Naturale, dunque, che la notizia del coinvolgimento cinese in aziende statunitensi e britanniche arrivi come un fulmine a ciel sereno – o meglio, un “cielo” di relazioni che Washington, Londra e Pechino vorrebbero rendere meno tetro, almeno dal punto di vista strettamente pratico. Le prime due capitali sono in odore di elezioni nel 2024 e le rispettive amministrazioni sono consapevoli dell’importanza dell’interscambio con la Cina. Che da parte sua è chiaramente spaventata dal suo affanno economico e sta agendo per tamponare la fuga di capitali esteri rendendo il suo mercato meno uninvestable (parole degli investitori americani riferite dalla stessa Raimondo durante il viaggio).

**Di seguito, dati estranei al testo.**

$ cat src/rtl/user_input_m_pkg.sv
// Shared types, time constants and time-arithmetic helpers for the push-button
// front end of the clock (user_input_m).
package user_input_m_pkg;

    typedef logic [16:0] COUNTER_T;
    typedef logic        FLAG_T;

    localparam COUNTER_T COUNTER_MAX = 17'd86399;
    localparam COUNTER_T DAY_TICKS   = 17'd86400;
    localparam COUNTER_T MIN_TICK    = 17'd60;
    localparam COUNTER_T HOUR_TICK   = 17'd3600;

    typedef enum logic [2:0] {
        RUN    = 3'd0,
        T_HOUR = 3'd1,
        T_MIN  = 3'd2,
        A_HOUR = 3'd3,
        A_MIN  = 3'd4
    } state_e;

    // The sum gets an 18th bit so the wrap compare never sees a truncated value.
    function automatic COUNTER_T add_hour(input COUNTER_T t);
        logic [17:0] sum;
        sum = {1'b0, t} + {1'b0, HOUR_TICK};
        if (sum > {1'b0, COUNTER_MAX}) sum = sum - {1'b0, DAY_TICKS};
        return sum[16:0];
    endfunction

    function automatic COUNTER_T add_min(input COUNTER_T t);
        COUNTER_T minute;
        minute = (t % HOUR_TICK) / MIN_TICK;
        if (minute == 17'd59) return t - (HOUR_TICK - MIN_TICK);
        return t + MIN_TICK;
    endfunction

    function automatic COUNTER_T floor_min(input COUNTER_T t);
        return t - (t % MIN_TICK);
    endfunction

endpackage

$ cat src/rtl/user_input_m_if.sv
// Button, timestamp and control bundle between the user-input block and the
// counter/alarm side. The slave modport is the user-input block itself.
interface user_input_m_if;
    import user_input_m_pkg::*;

    logic       btn_mode;
    logic       btn_hour;
    logic       btn_min;
    logic       btn_alarm;
    COUNTER_T   counter_state;
    FLAG_T      set_flag;
    COUNTER_T   set_time;
    FLAG_T      alarm_flag;
    COUNTER_T   alarm_time;
    COUNTER_T   edit_time;
    logic [2:0] mode;

    modport master (
        output btn_mode, btn_hour, btn_min, btn_alarm, counter_state,
        input  set_flag, set_time, alarm_flag, alarm_time, edit_time, mode
    );

    modport slave (
        input  btn_mode, btn_hour, btn_min, btn_alarm, counter_state,
        output set_flag, set_time, alarm_flag, alarm_time, edit_time, mode
    );

endinterface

In risposta a FT, Goldman Sachs ha dichiarato che il fondo di cooperazione “è un fondo statunitense, gestito da un manager statunitense […] in conformità a tutte le leggi e i regolamenti” che “continua a investire in aziende statunitensi e globali, aiutandole ad aumentare le loro vendite nel mercato cinese”. Un portavoce di LRQA ha detto alla testata che la Cina “rappresenta il 40% del mercato globale della certificazione e noi siamo attualmente sottorappresentati, cosa che stiamo cercando di affrontare in parte con l’assistenza del fondo [Goldman-Cic]”. Nettitude, l’agenzia di cybersecurity, non ha attività in Cina, non ha intenzione di stabilirvisi e non ha avuto alcuna interazione con il Cic, ha specificato il portavoce.

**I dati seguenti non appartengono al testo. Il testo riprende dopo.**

**src/rtl/uart_fifo_bridge.sv**
```systemverilog
// ---------------------------------------------------------------------------
// uart_fifo_bridge
// Couples a byte-oriented host interface to a uart_controller through two
// FIFOs. The TX FIFO is drained by a small FSM that issues one-cycle send
// requests and tracks the controller's busy handshake. The RX FSM takes each
// pending received byte, pushes it (or drops it and raises a sticky overflow
// flag when there is no room), then acknowledges it for one cycle.
//
// Ports
//   clk, rst          : clock, synchronous active-high reset
//   tx_wdata, tx_we   : host enqueue into the TX FIFO
//   tx_full, tx_count : TX FIFO status
//   rx_rdata, rx_re   : RX FIFO head (show-ahead) and dequeue strobe
//   rx_empty, rx_count: RX FIFO status
//   rx_overflow       : sticky dropped-byte flag, cleared by overflow_clr
//   send_data, send   : transmit request to the uart_controller
//   send_busy         : uart_controller transmitter busy
//   rev_data, rev_data_valid, rev_data_invalid : receive handshake
// ---------------------------------------------------------------------------
module uart_fifo_bridge #(
    parameter int DEPTH = 16,
    parameter int CW    = $clog2(DEPTH) + 1
) (
    input  logic          clk,
    input  logic          rst,
    input  logic [7:0]    tx_wdata,
    input  logic          tx_we,
    output logic          tx_full,
    output logic [CW-1:0] tx_count,
    output logic [7:0]    rx_rdata,
    input  logic          rx_re,
    output logic          rx_empty,
    output logic [CW-1:0] rx_count,
    output logic          rx_overflow,
    input  logic          overflow_clr,
    output logic [7:0]    send_data,
    output logic          send,
    input  logic          send_busy,
    input  logic [7:0]    rev_data,
    input  logic          rev_data_valid,
    output logic          rev_data_invalid
);
    localparam int            AW       = $clog2(DEPTH);
    localparam logic [CW-1:0] FULL_CNT = CW'(DEPTH);

    typedef enum logic [1:0] {
        T_IDLE      = 2'd0,
        T_ISSUE     = 2'd1,
        T_WAIT_BUSY = 2'd2,
        T_WAIT_DONE = 2'd3
    } tx_state_t;

    typedef enum logic {
        R_IDLE = 1'b0,
        R_ACK  = 1'b1
    } rx_state_t;

    logic [7:0]    r_tx_mem [DEPTH];
    logic [AW-1:0] r_tx_wp;
    logic [AW-1:0] r_tx_rp;
    logic [CW-1:0] r_tx_cnt;
    logic [7:0]    r_rx_mem [DEPTH];
    logic [AW-1:0] r_rx_wp;
    logic [AW-1:0] r_rx_rp;
    logic [CW-1:0] r_rx_cnt;
    tx_state_t     r_tx_state;
    rx_state_t     r_rx_state;
    logic          r_send;
    logic [7:0]    r_send_data;
    logic          r_rev_ack;
    logic          r_rx_ovf;

    tx_state_t     w_tx_next;
    rx_state_t     w_rx_next;
    logic          w_tx_full;
    logic          w_rx_empty;
    logic          w_tx_push;
    logic          w_tx_pop;
    logic          w_rx_offer;
    logic          w_rx_push;
    logic          w_rx_pop;
    logic          w_ovf_set;

    assign w_tx_full  = (r_tx_cnt == FULL_CNT);
    assign w_rx_empty = (r_rx_cnt == {CW{1'b0}});
    // A write into a full TX FIFO is dropped even if the FSM pops this cycle.
    assign w_tx_push  = tx_we & ~w_tx_full;
    assign w_tx_pop   = (r_tx_state == T_ISSUE);
    assign w_rx_pop   = rx_re & ~w_rx_empty;
    assign w_rx_offer = (r_rx_state == R_IDLE) & rev_data_valid;
    // A full RX FIFO still accepts the byte when a pop frees a slot this cycle.
    assign w_rx_push  = w_rx_offer & ((r_rx_cnt != FULL_CNT) | w_rx_pop);
    assign w_ovf_set  = w_rx_offer & ~w_rx_push;

    assign tx_full          = w_tx_full;
    assign tx_count         = r_tx_cnt;
    assign rx_empty         = w_rx_empty;
    assign rx_count         = r_rx_cnt;
    assign rx_rdata         = r_rx_mem[r_rx_rp];
    assign rx_overflow      = r_rx_ovf;
    assign send             = r_send;
    assign send_data        = r_send_data;
    assign rev_data_invalid = r_rev_ack;

    // FIFO storage writes; contents are not reset and are meaningless after reset.
    always_ff @(posedge clk) begin
        if (w_tx_push) r_tx_mem[r_tx_wp] <= tx_wdata;
        if (w_rx_push) r_rx_mem[r_rx_wp] <= rev_data;
    end

    // TX FIFO pointers and occupancy count.
    always_ff @(posedge clk) begin
        if (rst) begin
            r_tx_wp  <= {AW{1'b0}};
            r_tx_rp  <= {AW{1'b0}};
            r_tx_cnt <= {CW{1'b0}};
        end else begin
            if (w_tx_push) r_tx_wp <= r_tx_wp + AW'(1'b1);
            if (w_tx_pop)  r_tx_rp <= r_tx_rp + AW'(1'b1);
            case ({w_tx_push, w_tx_pop})
                2'b10:   r_tx_cnt <= r_tx_cnt + CW'(1'b1);
                2'b01:   r_tx_cnt <= r_tx_cnt - CW'(1'b1);
                default: r_tx_cnt <= r_tx_cnt;
            endcase
        end
    end

    // RX FIFO pointers and occupancy count.
    always_ff @(posedge clk) begin
        if (rst) begin
            r_rx_wp  <= {AW{1'b0}};
            r_rx_rp  <= {AW{1'b0}};
            r_rx_cnt <= {CW{1'b0}};
        end else begin
            if (w_rx_push) r_rx_wp <= r_rx_wp + AW'(1'b1);
            if (w_rx_pop)  r_rx_rp <= r_rx_rp + AW'(1'b1);
            case ({w_rx_push, w_rx_pop})
                2'b10:   r_rx_cnt <= r_rx_cnt + CW'(1'b1);
                2'b01:   r_rx_cnt <= r_rx_cnt - CW'(1'b1);
                default: r_rx_cnt <= r_rx_cnt;
            endcase
        end
    end

    // TX FSM next state. Issuing only from idle with busy low also covers a
    // reset that lands mid-frame: the bridge waits for the controller to finish.
    always_comb begin
        w_tx_next = r_tx_state;
        case (r_tx_state)
            T_IDLE: begin
                if ((r_tx_cnt != {CW{1'b0}}) && !send_busy) w_tx_next = T_ISSUE;
                else                                         w_tx_next = T_IDLE;
            end
            T_ISSUE:     w_tx_next = T_WAIT_BUSY;
            T_WAIT_BUSY: begin
                if (send_busy) w_tx_next = T_WAIT_DONE;
                else           w_tx_next = T_WAIT_BUSY;
            end
            T_WAIT_DONE: begin
                if (!send_busy) w_tx_next = T_IDLE;
                else            w_tx_next = T_WAIT_DONE;
            end
            default:     w_tx_next = T_IDLE;
        endcase
    end

    // TX FSM state plus registered send strobe and held send byte.
    always_ff @(posedge clk) begin
        if (rst) begin
            r_tx_state  <= T_IDLE;
            r_send      <= 1'b0;
            r_send_data <= 8'h00;
        end else begin
            r_tx_state <= w_tx_next;
            r_send     <= (w_tx_next == T_ISSUE);
            if (w_tx_next == T_ISSUE) r_send_data <= r_tx_mem[r_tx_rp];
        end
    end

    // RX FSM next state: one acknowledge cycle per received byte.
    always_comb begin
        w_rx_next = r_rx_state;
        case (r_rx_state)
            R_IDLE: begin
                if (rev_data_valid) w_rx_next = R_ACK;
                else                w_rx_next = R_IDLE;
            end
            R_ACK:   w_rx_next = R_IDLE;
            default: w_rx_next = R_IDLE;
        endcase
    end

    // RX FSM state, registered acknowledge and sticky overflow (set beats clear).
    always_ff @(posedge clk) begin
        if (rst) begin
            r_rx_state <= R_IDLE;
            r_rev_ack  <= 1'b0;
            r_rx_ovf   <= 1'b0;
        end else begin
            r_rx_state <= w_rx_next;
            r_rev_ack  <= (w_rx_next == R_ACK);
            if (w_ovf_set)         r_rx_ovf <= 1'b1;
            else if (overflow_clr) r_rx_ovf <= 1'b0;
        end
    end
endmodule
```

Tuttavia, in questo clima diffuso di sfiducia e cautela, apprendere che il fondo sovrano cinese sta investendo in due mercati che si impegnano attivamente per proteggersi dalle interferenze estere – avvalendosi peraltro di una banca influente come Goldman Sachs – è vera dinamite per le relazioni commerciali. Tanto più se si ricorda che proprio il Ceo della banca d’affari David Solomon è tra i grandi nomi della finanza che si sono avvicendati a Pechino negli ultimi mesi per tendere la mano al mercato cinese e tentare di mantenere un ponte solido per gli investimenti, a dispetto del processo di de-risking.